_Entries supplied_:
File: src/rtl/seq0110_frame_tx.sv
// -----------------------------------------------------------------------------
// seq0110_frame_tx
//
// Serial frame transmitter for the 0110 sync-pattern link. A parallel word is
// accepted with a valid/ready handshake and then sent one bit per clock on
// `out`. Each frame is the 4-bit sync header 0,1,1,0, then the payload MSB
// first, then GAP_CYCLES forced idle-1 cycles. The line idles at 1.
//
// Handshake: a word is accepted on a rising clk edge where tx_valid=1 and
// tx_ready=1. tx_ready is high only in IDLE, so tx_valid seen while busy is
// ignored and nothing is queued. tx_data is sampled only at acceptance.
//
// Optional build macro: SEQ0110_FRAME_TX_PARITY_EN
//   When defined, a PARITY state sits between DATA and GAP. It sends one
//   even-parity bit, the XOR of all payload bits. When not defined, DATA goes
//   straight to GAP and no parity logic exists.
//
// Parameters:
//   DATA_W     payload width in bits (1..32)
//   GAP_CYCLES forced idle-1 cycles after each frame (0..15)
//
// Ports:
//   clk       in   clock, rising edge
//   rstn      in   asynchronous active-low reset
//   tx_valid  in   producer has a word
//   tx_data   in   payload word [DATA_W-1:0]
//   tx_ready  out  high exactly when in IDLE
//   out       out  registered serial line, idle level 1
//   busy      out  high in every state except IDLE
//   done      out  one-cycle registered pulse in the first IDLE cycle
//                  after a frame completes
// -----------------------------------------------------------------------------
module seq0110_frame_tx #(
    parameter int DATA_W     = 8,
    parameter int GAP_CYCLES = 2
) (
    input  logic              clk,
    input  logic              rstn,
    input  logic              tx_valid,
    input  logic [DATA_W-1:0] tx_data,
    output logic              tx_ready,
    output logic              out,
    output logic              busy,
    output logic              done
);

    localparam int BIT_W = (DATA_W > 1) ? $clog2(DATA_W) : 1;
    localparam int GAP_W = (GAP_CYCLES > 1) ? $clog2(GAP_CYCLES) : 1;

    localparam logic [BIT_W-1:0] BIT_LAST = BIT_W'(DATA_W - 1);
    localparam logic [GAP_W-1:0] GAP_LAST = GAP_W'((GAP_CYCLES > 0) ? (GAP_CYCLES - 1) : 0);

    // Element k of this vector is the line level in sync cycle k.
    localparam logic [3:0] SYNC_PAT = 4'b0110;

    typedef enum logic [2:0] {
        ST_IDLE   = 3'd0,
        ST_SYNC   = 3'd1,
        ST_DATA   = 3'd2,
        ST_PARITY = 3'd3,
        ST_GAP    = 3'd4
    } state_t;

    state_t            state, state_next;
    logic [1:0]        sync_cnt, sync_next;
    logic [BIT_W-1:0]  bit_cnt, bit_next;
    logic [GAP_W-1:0]  gap_cnt, gap_next;
    logic [DATA_W-1:0] shift_q, shift_next;
    logic              out_next;
    logic              done_next;
    logic [1:0]        sync_inc;

`ifdef SEQ0110_FRAME_TX_PARITY_EN
    logic              parity_q, parity_next;
`endif

    assign tx_ready = (state == ST_IDLE);
    assign busy     = (state != ST_IDLE);
    assign sync_inc = sync_cnt + 2'd1;

    // -------------------------------------------------------------------------
    // State and datapath registers
    // -------------------------------------------------------------------------
    always_ff @(posedge clk or negedge rstn) begin
        if (!rstn) begin
            state    <= ST_IDLE;
            sync_cnt <= 2'd0;
            bit_cnt  <= '0;
            gap_cnt  <= '0;
            shift_q  <= '0;
            out      <= 1'b1;
            done     <= 1'b0;
`ifdef SEQ0110_FRAME_TX_PARITY_EN
            parity_q <= 1'b0;
`endif
        end else begin
            state    <= state_next;
            sync_cnt <= sync_next;
            bit_cnt  <= bit_next;
            gap_cnt  <= gap_next;
            shift_q  <= shift_next;
            out      <= out_next;
            done     <= done_next;
`ifdef SEQ0110_FRAME_TX_PARITY_EN
            parity_q <= parity_next;
`endif
        end
    end

    // -------------------------------------------------------------------------
    // Next-state and next-output logic. `out` is registered, so out_next is
    // the level the line shows during the cycle after this edge.
    // -------------------------------------------------------------------------
    always_comb begin
        state_next  = state;
        sync_next   = sync_cnt;
        bit_next    = bit_cnt;
        gap_next    = gap_cnt;
        shift_next  = shift_q;
        out_next    = 1'b1;
        done_next   = 1'b0;
`ifdef SEQ0110_FRAME_TX_PARITY_EN
        parity_next = parity_q;
`endif

        case (state)
            ST_IDLE: begin
                if (tx_valid) begin
                    state_next  = ST_SYNC;
                    shift_next  = tx_data;
                    sync_next   = 2'd0;
                    out_next    = SYNC_PAT[0];
`ifdef SEQ0110_FRAME_TX_PARITY_EN
                    parity_next = ^tx_data;
`endif
                end
            end

            ST_SYNC: begin
                if (sync_cnt == 2'd3) begin
                    // Last sync cycle: present the payload MSB next.
                    state_next = ST_DATA;
                    bit_next   = '0;
                    out_next   = shift_q[DATA_W-1];
                    shift_next = shift_q << 1;
                end else begin
                    sync_next = sync_inc;
                    out_next  = SYNC_PAT[sync_inc];
                end
            end

            ST_DATA: begin
                if (bit_cnt == BIT_LAST) begin
`ifdef SEQ0110_FRAME_TX_PARITY_EN
                    state_next = ST_PARITY;
                    out_next   = parity_q;
`else
                    if (GAP_CYCLES > 0) begin
                        state_next = ST_GAP;
                        gap_next   = '0;
                    end else begin
                        state_next = ST_IDLE;
                        done_next  = 1'b1;
                    end
                    out_next = 1'b1;
`endif
                end else begin
                    bit_next   = bit_cnt + BIT_W'(1);
                    out_next   = shift_q[DATA_W-1];
                    shift_next = shift_q << 1;
                end
            end

`ifdef SEQ0110_FRAME_TX_PARITY_EN
            ST_PARITY: begin
                if (GAP_CYCLES > 0) begin
                    state_next = ST_GAP;
                    gap_next   = '0;
                end else begin
                    state_next = ST_IDLE;
                    done_next  = 1'b1;
                end
                out_next = 1'b1;
            end
`endif

            ST_GAP: begin
                out_next = 1'b1;
                if (gap_cnt == GAP_LAST) begin
                    state_next = ST_IDLE;
                    done_next  = 1'b1;
                end else begin
                    gap_next = gap_cnt + GAP_W'(1);
                end
            end

            default: begin
                // Unreachable encodings recover to an idle line.
                state_next = ST_IDLE;
                out_next   = 1'b1;
            end
        endcase
    end

endmodule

_Exercise prompt_: Repeat the whole listing, keeping every word exact.

_Exercise response_:
File: src/rtl/seq0110_frame_tx.sv
// -----------------------------------------------------------------------------
// seq0110_frame_tx
//
// Serial frame transmitter for the 0110 sync-pattern link. A parallel word is
// accepted with a valid/ready handshake and then sent one bit per clock on
// `out`. Each frame is the 4-bit sync header 0,1,1,0, then the payload MSB
// first, then GAP_CYCLES forced idle-1 cycles. The line idles at 1.
//
// Handshake: a word is accepted on a rising clk edge where tx_valid=1 and
// tx_ready=1. tx_ready is high only in IDLE, so tx_valid seen while busy is
// ignored and nothing is queued. tx_data is sampled only at acceptance.
//
// Optional build macro: SEQ0110_FRAME_TX_PARITY_EN
//   When defined, a PARITY state sits between DATA and GAP. It sends one
//   even-parity bit, the XOR of all payload bits. When not defined, DATA goes
//   straight to GAP and no parity logic exists.
//
// Parameters:
//   DATA_W     payload width in bits (1..32)
//   GAP_CYCLES forced idle-1 cycles after each frame (0..15)
//
// Ports:
//   clk       in   clock, rising edge
//   rstn      in   asynchronous active-low reset
//   tx_valid  in   producer has a word
//   tx_data   in   payload word [DATA_W-1:0]
//   tx_ready  out  high exactly when in IDLE
//   out       out  registered serial line, idle level 1
//   busy      out  high in every state except IDLE
//   done      out  one-cycle registered pulse in the first IDLE cycle
//                  after a frame completes
// -----------------------------------------------------------------------------
module seq0110_frame_tx #(
    parameter int DATA_W     = 8,
    parameter int GAP_CYCLES = 2
) (
    input  logic              clk,
    input  logic              rstn,
    input  logic              tx_valid,
    input  logic [DATA_W-1:0] tx_data,
    output logic              tx_ready,
    output logic              out,
    output logic              busy,
    output logic              done
);

    localparam int BIT_W = (DATA_W > 1) ? $clog2(DATA_W) : 1;
    localparam int GAP_W = (GAP_CYCLES > 1) ? $clog2(GAP_CYCLES) : 1;

    localparam logic [BIT_W-1:0] BIT_LAST = BIT_W'(DATA_W - 1);
    localparam logic [GAP_W-1:0] GAP_LAST = GAP_W'((GAP_CYCLES > 0) ? (GAP_CYCLES - 1) : 0);

    // Element k of this vector is the line level in sync cycle k.
    localparam logic [3:0] SYNC_PAT = 4'b0110;

    typedef enum logic [2:0] {
        ST_IDLE   = 3'd0,
        ST_SYNC   = 3'd1,
        ST_DATA   = 3'd2,
        ST_PARITY = 3'd3,
        ST_GAP    = 3'd4
    } state_t;

    state_t            state, state_next;
    logic [1:0]        sync_cnt, sync_next;
    logic [BIT_W-1:0]  bit_cnt, bit_next;
    logic [GAP_W-1:0]  gap_cnt, gap_next;
    logic [DATA_W-1:0] shift_q, shift_next;
    logic              out_next;
    logic              done_next;
    logic [1:0]        sync_inc;

`ifdef SEQ0110_FRAME_TX_PARITY_EN
    logic              parity_q, parity_next;
`endif

    assign tx_ready = (state == ST_IDLE);
    assign busy     = (state != ST_IDLE);
    assign sync_inc = sync_cnt + 2'd1;

    // -------------------------------------------------------------------------
    // State and datapath registers
    // -------------------------------------------------------------------------
    always_ff @(posedge clk or negedge rstn) begin
        if (!rstn) begin
            state    <= ST_IDLE;
            sync_cnt <= 2'd0;
            bit_cnt  <= '0;
            gap_cnt  <= '0;
            shift_q  <= '0;
            out      <= 1'b1;
            done     <= 1'b0;
`ifdef SEQ0110_FRAME_TX_PARITY_EN
            parity_q <= 1'b0;
`endif
        end else begin
            state    <= state_next;
            sync_cnt <= sync_next;
            bit_cnt  <= bit_next;
            gap_cnt  <= gap_next;
            shift_q  <= shift_next;
            out      <= out_next;
            done     <= done_next;
`ifdef SEQ0110_FRAME_TX_PARITY_EN
            parity_q <= parity_next;
`endif
        end
    end

    // -------------------------------------------------------------------------
    // Next-state and next-output logic. `out` is registered, so out_next is
    // the level the line shows during the cycle after this edge.
    // -------------------------------------------------------------------------
    always_comb begin
        state_next  = state;
        sync_next   = sync_cnt;
        bit_next    = bit_cnt;
        gap_next    = gap_cnt;
        shift_next  = shift_q;
        out_next    = 1'b1;
        done_next   = 1'b0;
`ifdef SEQ0110_FRAME_TX_PARITY_EN
        parity_next = parity_q;
`endif

        case (state)
            ST_IDLE: begin
                if (tx_valid) begin
                    state_next  = ST_SYNC;
                    shift_next  = tx_data;
                    sync_next   = 2'd0;
                    out_next    = SYNC_PAT[0];
`ifdef SEQ0110_FRAME_TX_PARITY_EN
                    parity_next = ^tx_data;
`endif
                end
            end

            ST_SYNC: begin
                if (sync_cnt == 2'd3) begin
                    // Last sync cycle: present the payload MSB next.
                    state_next = ST_DATA;
                    bit_next   = '0;
                    out_next   = shift_q[DATA_W-1];
                    shift_next = shift_q << 1;
                end else begin
                    sync_next = sync_inc;
                    out_next  = SYNC_PAT[sync_inc];
                end
            end

            ST_DATA: begin
                if (bit_cnt == BIT_LAST) begin
`ifdef SEQ0110_FRAME_TX_PARITY_EN
                    state_next = ST_PARITY;
                    out_next   = parity_q;
`else
                    if (GAP_CYCLES > 0) begin
                        state_next = ST_GAP;
                        gap_next   = '0;
                    end else begin
                        state_next = ST_IDLE;
                        done_next  = 1'b1;
                    end
                    out_next = 1'b1;
`endif
                end else begin
                    bit_next   = bit_cnt + BIT_W'(1);
                    out_next   = shift_q[DATA_W-1];
                    shift_next = shift_q << 1;
                end
            end

`ifdef SEQ0110_FRAME_TX_PARITY_EN
            ST_PARITY: begin
                if (GAP_CYCLES > 0) begin
                    state_next = ST_GAP;
                    gap_next   = '0;
                end else begin
                    state_next = ST_IDLE;
                    done_next  = 1'b1;
                end
                out_next = 1'b1;
            end
`endif

            ST_GAP: begin
                out_next = 1'b1;
                if (gap_cnt == GAP_LAST) begin
                    state_next = ST_IDLE;
                    done_next  = 1'b1;
                end else begin
                    gap_next = gap_cnt + GAP_W'(1);
                end
            end

            default: begin
                // Unreachable encodings recover to an idle line.
                state_next = ST_IDLE;
                out_next   = 1'b1;
            end
        endcase
    end

endmodule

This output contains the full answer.